SOURCE MATERIAL.
....

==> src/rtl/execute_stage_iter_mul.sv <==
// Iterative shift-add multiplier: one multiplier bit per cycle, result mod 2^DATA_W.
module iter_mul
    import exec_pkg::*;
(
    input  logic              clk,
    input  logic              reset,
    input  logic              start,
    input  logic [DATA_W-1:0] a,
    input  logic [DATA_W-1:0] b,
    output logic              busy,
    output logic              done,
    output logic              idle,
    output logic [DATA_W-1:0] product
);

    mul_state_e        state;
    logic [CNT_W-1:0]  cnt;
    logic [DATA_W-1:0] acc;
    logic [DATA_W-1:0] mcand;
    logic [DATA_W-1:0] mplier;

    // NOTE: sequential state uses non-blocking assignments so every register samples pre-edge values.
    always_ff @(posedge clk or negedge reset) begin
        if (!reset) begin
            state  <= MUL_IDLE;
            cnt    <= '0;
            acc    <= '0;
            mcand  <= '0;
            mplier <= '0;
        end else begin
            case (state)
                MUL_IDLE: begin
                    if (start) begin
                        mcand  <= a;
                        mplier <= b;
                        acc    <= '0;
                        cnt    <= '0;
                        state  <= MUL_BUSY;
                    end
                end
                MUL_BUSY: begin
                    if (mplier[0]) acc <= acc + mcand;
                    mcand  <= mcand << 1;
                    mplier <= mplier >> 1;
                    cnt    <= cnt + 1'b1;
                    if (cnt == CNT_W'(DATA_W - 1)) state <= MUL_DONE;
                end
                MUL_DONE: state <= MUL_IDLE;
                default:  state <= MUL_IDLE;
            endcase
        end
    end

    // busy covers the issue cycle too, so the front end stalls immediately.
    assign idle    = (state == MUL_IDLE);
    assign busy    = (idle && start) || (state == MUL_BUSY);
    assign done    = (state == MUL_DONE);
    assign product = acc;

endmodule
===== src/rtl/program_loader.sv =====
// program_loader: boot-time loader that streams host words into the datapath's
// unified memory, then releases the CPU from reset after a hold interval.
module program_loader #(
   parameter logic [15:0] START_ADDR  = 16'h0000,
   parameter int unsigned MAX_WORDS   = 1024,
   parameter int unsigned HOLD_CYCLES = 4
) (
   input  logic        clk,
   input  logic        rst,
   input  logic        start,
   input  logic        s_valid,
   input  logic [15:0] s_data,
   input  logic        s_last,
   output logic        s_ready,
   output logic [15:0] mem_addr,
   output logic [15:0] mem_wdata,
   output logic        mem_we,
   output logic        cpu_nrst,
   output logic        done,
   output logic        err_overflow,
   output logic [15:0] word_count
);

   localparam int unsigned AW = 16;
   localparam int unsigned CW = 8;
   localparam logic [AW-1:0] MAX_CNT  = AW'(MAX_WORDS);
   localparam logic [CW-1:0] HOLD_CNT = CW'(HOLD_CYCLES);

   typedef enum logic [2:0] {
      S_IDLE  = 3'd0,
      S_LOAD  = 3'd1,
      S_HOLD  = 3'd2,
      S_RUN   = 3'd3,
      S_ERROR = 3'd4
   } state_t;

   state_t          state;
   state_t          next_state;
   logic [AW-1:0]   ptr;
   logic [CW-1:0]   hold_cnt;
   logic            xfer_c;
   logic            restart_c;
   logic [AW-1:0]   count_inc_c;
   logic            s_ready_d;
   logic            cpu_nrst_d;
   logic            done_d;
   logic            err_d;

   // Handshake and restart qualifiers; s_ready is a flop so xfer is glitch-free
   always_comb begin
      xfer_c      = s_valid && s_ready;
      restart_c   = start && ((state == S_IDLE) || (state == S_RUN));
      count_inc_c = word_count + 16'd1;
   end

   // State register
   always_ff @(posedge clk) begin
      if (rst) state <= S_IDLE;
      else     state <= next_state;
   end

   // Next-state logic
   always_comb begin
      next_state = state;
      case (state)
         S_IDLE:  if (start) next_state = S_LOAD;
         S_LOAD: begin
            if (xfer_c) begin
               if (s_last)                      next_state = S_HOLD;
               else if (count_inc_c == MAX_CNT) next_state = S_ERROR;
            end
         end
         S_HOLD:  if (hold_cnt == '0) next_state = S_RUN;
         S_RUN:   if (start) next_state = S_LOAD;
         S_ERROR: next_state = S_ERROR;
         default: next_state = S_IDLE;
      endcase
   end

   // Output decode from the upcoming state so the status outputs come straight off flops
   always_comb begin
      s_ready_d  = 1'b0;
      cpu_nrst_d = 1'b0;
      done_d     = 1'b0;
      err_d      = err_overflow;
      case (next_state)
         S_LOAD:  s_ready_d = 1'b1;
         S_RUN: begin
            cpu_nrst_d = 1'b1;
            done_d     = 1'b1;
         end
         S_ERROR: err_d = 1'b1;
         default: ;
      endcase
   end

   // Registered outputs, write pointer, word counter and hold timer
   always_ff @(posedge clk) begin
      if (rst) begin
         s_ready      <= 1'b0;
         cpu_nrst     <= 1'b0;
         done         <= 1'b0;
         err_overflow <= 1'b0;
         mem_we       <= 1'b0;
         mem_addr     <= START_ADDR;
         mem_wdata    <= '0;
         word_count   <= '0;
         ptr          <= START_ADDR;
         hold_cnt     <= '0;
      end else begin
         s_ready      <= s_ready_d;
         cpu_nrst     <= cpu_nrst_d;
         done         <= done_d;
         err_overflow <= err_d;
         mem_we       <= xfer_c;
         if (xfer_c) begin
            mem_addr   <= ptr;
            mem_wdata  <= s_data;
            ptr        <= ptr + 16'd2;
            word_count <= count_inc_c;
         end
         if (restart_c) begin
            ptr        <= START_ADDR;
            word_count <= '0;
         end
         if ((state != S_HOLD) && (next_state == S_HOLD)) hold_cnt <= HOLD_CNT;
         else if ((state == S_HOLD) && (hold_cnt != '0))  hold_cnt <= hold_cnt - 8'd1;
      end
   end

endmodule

....

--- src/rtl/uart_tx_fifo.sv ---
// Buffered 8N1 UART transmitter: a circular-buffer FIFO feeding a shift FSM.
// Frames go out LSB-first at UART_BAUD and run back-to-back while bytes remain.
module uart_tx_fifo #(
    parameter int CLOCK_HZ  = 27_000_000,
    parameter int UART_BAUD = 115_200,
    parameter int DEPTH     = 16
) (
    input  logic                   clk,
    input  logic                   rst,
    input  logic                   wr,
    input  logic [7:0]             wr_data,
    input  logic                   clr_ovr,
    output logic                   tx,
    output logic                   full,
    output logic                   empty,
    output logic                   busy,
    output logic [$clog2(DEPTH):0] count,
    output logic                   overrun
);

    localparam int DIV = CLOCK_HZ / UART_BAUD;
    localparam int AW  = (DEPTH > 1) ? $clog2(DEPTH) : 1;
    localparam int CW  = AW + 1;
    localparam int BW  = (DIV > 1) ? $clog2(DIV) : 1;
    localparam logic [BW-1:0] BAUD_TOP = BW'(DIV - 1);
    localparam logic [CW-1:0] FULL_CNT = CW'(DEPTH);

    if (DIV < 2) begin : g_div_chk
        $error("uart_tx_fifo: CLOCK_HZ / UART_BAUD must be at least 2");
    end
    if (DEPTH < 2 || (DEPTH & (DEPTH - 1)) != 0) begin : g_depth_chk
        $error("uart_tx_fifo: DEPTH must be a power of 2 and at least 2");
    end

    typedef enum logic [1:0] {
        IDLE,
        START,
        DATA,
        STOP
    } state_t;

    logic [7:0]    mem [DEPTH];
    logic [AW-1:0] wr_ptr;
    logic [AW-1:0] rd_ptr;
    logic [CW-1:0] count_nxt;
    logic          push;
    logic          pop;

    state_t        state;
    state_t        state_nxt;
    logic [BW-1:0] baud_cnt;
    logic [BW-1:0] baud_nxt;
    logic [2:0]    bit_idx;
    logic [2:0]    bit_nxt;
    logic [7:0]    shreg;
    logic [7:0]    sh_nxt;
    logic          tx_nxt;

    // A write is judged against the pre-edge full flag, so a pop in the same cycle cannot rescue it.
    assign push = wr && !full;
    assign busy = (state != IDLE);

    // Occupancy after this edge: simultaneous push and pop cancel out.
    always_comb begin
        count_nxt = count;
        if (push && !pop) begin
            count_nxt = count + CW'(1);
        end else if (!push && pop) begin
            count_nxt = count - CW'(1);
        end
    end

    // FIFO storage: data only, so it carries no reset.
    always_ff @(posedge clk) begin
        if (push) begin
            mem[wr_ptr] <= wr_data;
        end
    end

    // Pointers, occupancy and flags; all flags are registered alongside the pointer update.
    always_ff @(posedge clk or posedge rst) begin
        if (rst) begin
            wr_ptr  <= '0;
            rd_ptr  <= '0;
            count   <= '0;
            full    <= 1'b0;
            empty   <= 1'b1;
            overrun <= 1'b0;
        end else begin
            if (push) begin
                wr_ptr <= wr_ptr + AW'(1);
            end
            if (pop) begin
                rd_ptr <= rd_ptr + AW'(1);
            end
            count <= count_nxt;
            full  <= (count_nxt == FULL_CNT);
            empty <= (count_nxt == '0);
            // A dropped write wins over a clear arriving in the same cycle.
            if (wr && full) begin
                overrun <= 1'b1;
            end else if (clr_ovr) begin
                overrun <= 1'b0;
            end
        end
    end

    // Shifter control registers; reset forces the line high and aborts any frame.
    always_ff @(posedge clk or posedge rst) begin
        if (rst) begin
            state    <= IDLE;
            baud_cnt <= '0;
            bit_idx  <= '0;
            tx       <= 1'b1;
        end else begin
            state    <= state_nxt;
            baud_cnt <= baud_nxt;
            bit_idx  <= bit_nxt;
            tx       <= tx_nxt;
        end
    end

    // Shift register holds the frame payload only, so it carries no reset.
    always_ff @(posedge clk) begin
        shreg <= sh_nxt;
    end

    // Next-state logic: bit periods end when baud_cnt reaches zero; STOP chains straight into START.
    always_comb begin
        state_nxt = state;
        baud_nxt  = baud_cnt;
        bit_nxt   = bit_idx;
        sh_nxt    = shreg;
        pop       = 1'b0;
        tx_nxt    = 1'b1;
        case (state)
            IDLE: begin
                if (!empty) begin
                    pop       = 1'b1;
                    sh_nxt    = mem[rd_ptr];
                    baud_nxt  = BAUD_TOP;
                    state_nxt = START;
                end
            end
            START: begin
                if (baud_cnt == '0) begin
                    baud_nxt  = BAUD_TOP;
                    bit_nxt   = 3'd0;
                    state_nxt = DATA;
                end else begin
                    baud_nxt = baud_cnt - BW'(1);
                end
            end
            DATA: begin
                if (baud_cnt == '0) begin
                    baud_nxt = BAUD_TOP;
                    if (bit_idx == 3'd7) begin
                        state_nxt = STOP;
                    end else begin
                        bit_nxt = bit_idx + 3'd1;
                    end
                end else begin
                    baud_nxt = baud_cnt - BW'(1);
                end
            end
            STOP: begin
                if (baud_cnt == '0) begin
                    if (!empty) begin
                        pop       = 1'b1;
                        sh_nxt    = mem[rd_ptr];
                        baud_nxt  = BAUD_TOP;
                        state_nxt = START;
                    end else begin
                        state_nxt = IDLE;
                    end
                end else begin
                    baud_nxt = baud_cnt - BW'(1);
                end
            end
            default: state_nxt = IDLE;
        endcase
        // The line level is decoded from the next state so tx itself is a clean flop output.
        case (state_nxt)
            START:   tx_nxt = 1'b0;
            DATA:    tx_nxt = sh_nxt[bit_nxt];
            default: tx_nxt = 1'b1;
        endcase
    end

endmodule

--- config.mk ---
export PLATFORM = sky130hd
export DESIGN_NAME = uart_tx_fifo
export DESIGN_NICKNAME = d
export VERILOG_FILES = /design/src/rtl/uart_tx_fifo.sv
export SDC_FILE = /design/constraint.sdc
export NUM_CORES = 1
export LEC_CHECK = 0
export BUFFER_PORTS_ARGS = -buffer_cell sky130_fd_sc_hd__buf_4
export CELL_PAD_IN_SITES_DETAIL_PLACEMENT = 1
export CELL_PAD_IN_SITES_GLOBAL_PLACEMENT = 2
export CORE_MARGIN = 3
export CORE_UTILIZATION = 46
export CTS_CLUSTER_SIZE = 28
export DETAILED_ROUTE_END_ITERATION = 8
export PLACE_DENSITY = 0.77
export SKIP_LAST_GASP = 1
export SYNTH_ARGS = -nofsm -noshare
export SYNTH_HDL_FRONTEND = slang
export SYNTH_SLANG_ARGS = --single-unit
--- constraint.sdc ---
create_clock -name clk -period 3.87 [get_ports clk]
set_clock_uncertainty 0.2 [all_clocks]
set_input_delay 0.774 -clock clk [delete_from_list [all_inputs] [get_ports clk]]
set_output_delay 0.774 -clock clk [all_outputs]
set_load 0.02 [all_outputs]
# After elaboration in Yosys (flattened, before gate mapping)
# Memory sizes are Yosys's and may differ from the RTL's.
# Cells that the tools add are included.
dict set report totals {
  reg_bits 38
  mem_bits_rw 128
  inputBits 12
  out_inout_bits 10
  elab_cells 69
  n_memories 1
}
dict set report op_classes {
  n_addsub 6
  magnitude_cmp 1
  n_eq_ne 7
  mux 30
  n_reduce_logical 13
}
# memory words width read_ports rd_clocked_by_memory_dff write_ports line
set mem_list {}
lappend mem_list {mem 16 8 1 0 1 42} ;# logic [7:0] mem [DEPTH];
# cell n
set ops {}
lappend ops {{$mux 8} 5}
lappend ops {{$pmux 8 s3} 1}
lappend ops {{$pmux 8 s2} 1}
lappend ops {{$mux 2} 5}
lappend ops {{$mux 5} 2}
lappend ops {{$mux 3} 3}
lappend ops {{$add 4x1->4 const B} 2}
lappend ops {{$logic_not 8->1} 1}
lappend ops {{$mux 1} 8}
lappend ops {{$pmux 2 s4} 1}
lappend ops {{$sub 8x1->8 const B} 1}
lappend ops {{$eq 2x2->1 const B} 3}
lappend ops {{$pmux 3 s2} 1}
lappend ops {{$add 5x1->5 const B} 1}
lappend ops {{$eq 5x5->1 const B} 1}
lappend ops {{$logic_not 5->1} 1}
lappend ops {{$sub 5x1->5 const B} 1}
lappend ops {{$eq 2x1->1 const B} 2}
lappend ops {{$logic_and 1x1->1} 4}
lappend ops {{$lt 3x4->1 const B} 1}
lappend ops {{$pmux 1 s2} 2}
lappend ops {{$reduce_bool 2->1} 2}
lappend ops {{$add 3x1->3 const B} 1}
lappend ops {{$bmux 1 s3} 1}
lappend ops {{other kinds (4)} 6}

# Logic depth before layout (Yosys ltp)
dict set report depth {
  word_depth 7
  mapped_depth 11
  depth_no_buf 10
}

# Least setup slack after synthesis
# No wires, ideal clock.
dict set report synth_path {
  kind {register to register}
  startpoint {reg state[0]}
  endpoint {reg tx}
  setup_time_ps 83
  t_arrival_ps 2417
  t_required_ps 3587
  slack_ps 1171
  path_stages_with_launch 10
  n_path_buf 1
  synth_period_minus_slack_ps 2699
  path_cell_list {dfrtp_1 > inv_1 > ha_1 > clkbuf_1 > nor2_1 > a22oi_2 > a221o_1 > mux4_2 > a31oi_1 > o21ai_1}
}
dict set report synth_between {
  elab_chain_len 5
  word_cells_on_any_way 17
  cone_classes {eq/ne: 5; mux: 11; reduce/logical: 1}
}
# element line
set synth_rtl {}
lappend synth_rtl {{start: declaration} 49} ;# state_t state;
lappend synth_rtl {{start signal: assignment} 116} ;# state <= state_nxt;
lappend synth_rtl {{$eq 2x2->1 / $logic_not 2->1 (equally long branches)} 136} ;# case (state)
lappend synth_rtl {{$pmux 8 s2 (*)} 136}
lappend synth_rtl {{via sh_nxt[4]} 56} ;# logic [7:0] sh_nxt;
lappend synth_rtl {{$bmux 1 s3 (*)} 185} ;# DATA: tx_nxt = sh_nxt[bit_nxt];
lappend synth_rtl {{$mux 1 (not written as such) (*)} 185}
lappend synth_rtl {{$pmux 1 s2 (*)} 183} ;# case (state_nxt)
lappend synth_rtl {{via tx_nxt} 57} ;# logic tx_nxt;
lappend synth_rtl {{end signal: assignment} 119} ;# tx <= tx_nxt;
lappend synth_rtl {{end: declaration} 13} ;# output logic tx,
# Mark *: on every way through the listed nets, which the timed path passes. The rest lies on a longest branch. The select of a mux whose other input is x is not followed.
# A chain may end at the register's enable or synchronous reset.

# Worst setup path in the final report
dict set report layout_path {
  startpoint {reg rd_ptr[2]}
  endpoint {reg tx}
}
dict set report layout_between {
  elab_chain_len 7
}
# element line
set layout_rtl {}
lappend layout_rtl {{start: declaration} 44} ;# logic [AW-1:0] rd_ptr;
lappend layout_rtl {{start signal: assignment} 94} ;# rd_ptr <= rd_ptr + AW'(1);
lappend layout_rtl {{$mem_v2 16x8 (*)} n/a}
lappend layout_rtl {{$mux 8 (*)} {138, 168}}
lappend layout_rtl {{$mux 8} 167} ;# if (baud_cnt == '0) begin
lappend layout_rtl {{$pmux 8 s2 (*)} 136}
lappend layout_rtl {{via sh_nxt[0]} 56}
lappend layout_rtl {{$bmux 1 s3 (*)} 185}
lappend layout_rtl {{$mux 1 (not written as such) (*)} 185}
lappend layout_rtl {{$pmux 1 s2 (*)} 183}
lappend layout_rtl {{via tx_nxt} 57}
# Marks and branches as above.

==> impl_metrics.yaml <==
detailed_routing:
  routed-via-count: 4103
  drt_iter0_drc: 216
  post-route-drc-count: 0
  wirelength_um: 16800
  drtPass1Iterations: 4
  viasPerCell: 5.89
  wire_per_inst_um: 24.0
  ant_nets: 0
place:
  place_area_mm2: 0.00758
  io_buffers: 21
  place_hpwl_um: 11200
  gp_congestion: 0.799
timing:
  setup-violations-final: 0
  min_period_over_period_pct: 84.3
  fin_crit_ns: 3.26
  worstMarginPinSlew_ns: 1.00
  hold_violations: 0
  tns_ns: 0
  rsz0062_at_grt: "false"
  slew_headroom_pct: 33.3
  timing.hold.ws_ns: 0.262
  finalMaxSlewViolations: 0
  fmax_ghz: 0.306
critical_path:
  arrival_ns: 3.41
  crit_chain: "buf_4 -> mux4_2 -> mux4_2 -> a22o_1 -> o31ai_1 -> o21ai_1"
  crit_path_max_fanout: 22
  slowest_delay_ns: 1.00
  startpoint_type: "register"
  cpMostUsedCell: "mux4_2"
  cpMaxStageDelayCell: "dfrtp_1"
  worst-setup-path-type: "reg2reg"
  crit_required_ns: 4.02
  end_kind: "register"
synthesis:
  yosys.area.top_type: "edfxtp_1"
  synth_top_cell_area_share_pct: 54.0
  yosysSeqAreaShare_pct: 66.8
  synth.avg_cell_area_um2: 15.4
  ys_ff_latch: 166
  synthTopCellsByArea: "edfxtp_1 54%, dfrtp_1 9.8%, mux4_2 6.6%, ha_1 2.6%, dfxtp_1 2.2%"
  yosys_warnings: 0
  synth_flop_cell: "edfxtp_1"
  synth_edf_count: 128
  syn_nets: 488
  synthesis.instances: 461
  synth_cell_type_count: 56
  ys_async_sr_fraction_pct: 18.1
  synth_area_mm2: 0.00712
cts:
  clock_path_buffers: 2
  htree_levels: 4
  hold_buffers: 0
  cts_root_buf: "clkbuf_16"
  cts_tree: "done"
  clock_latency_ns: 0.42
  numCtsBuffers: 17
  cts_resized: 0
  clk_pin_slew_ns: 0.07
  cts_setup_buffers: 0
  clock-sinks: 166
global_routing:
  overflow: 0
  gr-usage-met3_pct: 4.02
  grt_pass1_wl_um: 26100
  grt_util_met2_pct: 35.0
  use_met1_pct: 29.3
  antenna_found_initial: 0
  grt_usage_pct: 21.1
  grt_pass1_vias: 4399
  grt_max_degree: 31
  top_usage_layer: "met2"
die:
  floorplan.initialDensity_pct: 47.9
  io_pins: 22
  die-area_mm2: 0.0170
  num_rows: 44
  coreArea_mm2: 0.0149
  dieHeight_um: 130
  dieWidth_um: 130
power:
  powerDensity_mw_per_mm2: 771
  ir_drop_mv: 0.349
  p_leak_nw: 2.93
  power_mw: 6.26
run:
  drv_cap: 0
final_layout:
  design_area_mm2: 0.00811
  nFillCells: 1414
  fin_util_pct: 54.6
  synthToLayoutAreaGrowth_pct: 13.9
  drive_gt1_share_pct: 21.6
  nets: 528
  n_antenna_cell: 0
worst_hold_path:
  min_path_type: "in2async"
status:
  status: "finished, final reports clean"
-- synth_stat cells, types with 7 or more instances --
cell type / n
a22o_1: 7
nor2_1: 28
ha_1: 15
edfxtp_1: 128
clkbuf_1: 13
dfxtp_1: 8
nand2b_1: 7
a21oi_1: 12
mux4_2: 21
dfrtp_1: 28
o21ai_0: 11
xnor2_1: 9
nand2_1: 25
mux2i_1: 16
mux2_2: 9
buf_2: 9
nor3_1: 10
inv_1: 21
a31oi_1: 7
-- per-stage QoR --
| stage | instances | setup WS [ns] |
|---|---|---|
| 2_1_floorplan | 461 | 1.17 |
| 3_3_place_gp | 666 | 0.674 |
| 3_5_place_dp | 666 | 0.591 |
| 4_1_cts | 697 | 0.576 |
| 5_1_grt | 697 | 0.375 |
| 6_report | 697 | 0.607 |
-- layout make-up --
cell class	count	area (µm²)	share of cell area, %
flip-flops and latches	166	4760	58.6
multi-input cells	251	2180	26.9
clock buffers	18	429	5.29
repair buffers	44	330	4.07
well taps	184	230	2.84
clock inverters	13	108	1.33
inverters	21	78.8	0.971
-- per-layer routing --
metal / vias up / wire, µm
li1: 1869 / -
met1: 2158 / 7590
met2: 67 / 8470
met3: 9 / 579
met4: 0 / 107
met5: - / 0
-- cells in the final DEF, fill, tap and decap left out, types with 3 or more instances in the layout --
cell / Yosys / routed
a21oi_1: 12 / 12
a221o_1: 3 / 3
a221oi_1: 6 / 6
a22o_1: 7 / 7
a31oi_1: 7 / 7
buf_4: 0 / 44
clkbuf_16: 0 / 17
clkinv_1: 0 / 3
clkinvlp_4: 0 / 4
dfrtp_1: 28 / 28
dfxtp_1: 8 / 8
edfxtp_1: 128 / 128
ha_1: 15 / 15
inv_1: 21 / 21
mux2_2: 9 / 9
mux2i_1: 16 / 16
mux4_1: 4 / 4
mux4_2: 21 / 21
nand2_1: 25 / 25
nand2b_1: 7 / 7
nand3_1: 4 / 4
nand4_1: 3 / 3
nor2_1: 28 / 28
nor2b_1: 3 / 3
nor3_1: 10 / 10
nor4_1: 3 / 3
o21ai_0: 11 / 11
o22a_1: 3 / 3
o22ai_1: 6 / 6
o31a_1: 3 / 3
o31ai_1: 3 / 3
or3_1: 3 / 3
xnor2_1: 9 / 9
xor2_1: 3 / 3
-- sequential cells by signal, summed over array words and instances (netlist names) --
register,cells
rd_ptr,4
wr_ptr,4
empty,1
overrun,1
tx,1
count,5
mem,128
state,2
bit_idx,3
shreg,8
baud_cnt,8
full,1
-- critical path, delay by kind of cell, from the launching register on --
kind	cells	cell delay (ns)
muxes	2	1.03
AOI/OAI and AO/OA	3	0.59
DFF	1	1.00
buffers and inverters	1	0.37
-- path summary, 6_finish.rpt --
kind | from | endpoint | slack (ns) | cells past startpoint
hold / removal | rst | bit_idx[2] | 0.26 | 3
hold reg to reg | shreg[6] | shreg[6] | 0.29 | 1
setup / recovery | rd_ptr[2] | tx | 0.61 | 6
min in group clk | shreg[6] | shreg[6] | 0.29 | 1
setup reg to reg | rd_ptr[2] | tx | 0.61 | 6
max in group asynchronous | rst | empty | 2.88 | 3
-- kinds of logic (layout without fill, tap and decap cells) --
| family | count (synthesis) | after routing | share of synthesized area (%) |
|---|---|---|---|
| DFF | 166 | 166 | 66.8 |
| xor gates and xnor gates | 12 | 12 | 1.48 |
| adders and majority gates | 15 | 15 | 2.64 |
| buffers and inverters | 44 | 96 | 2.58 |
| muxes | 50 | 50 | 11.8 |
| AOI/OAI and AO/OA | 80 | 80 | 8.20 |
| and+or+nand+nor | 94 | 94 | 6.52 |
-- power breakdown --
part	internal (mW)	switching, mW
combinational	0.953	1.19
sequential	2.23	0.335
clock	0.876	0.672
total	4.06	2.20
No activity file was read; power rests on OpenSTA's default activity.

....

Your answer is a single number: the count of lines in the records holding the string "group".

2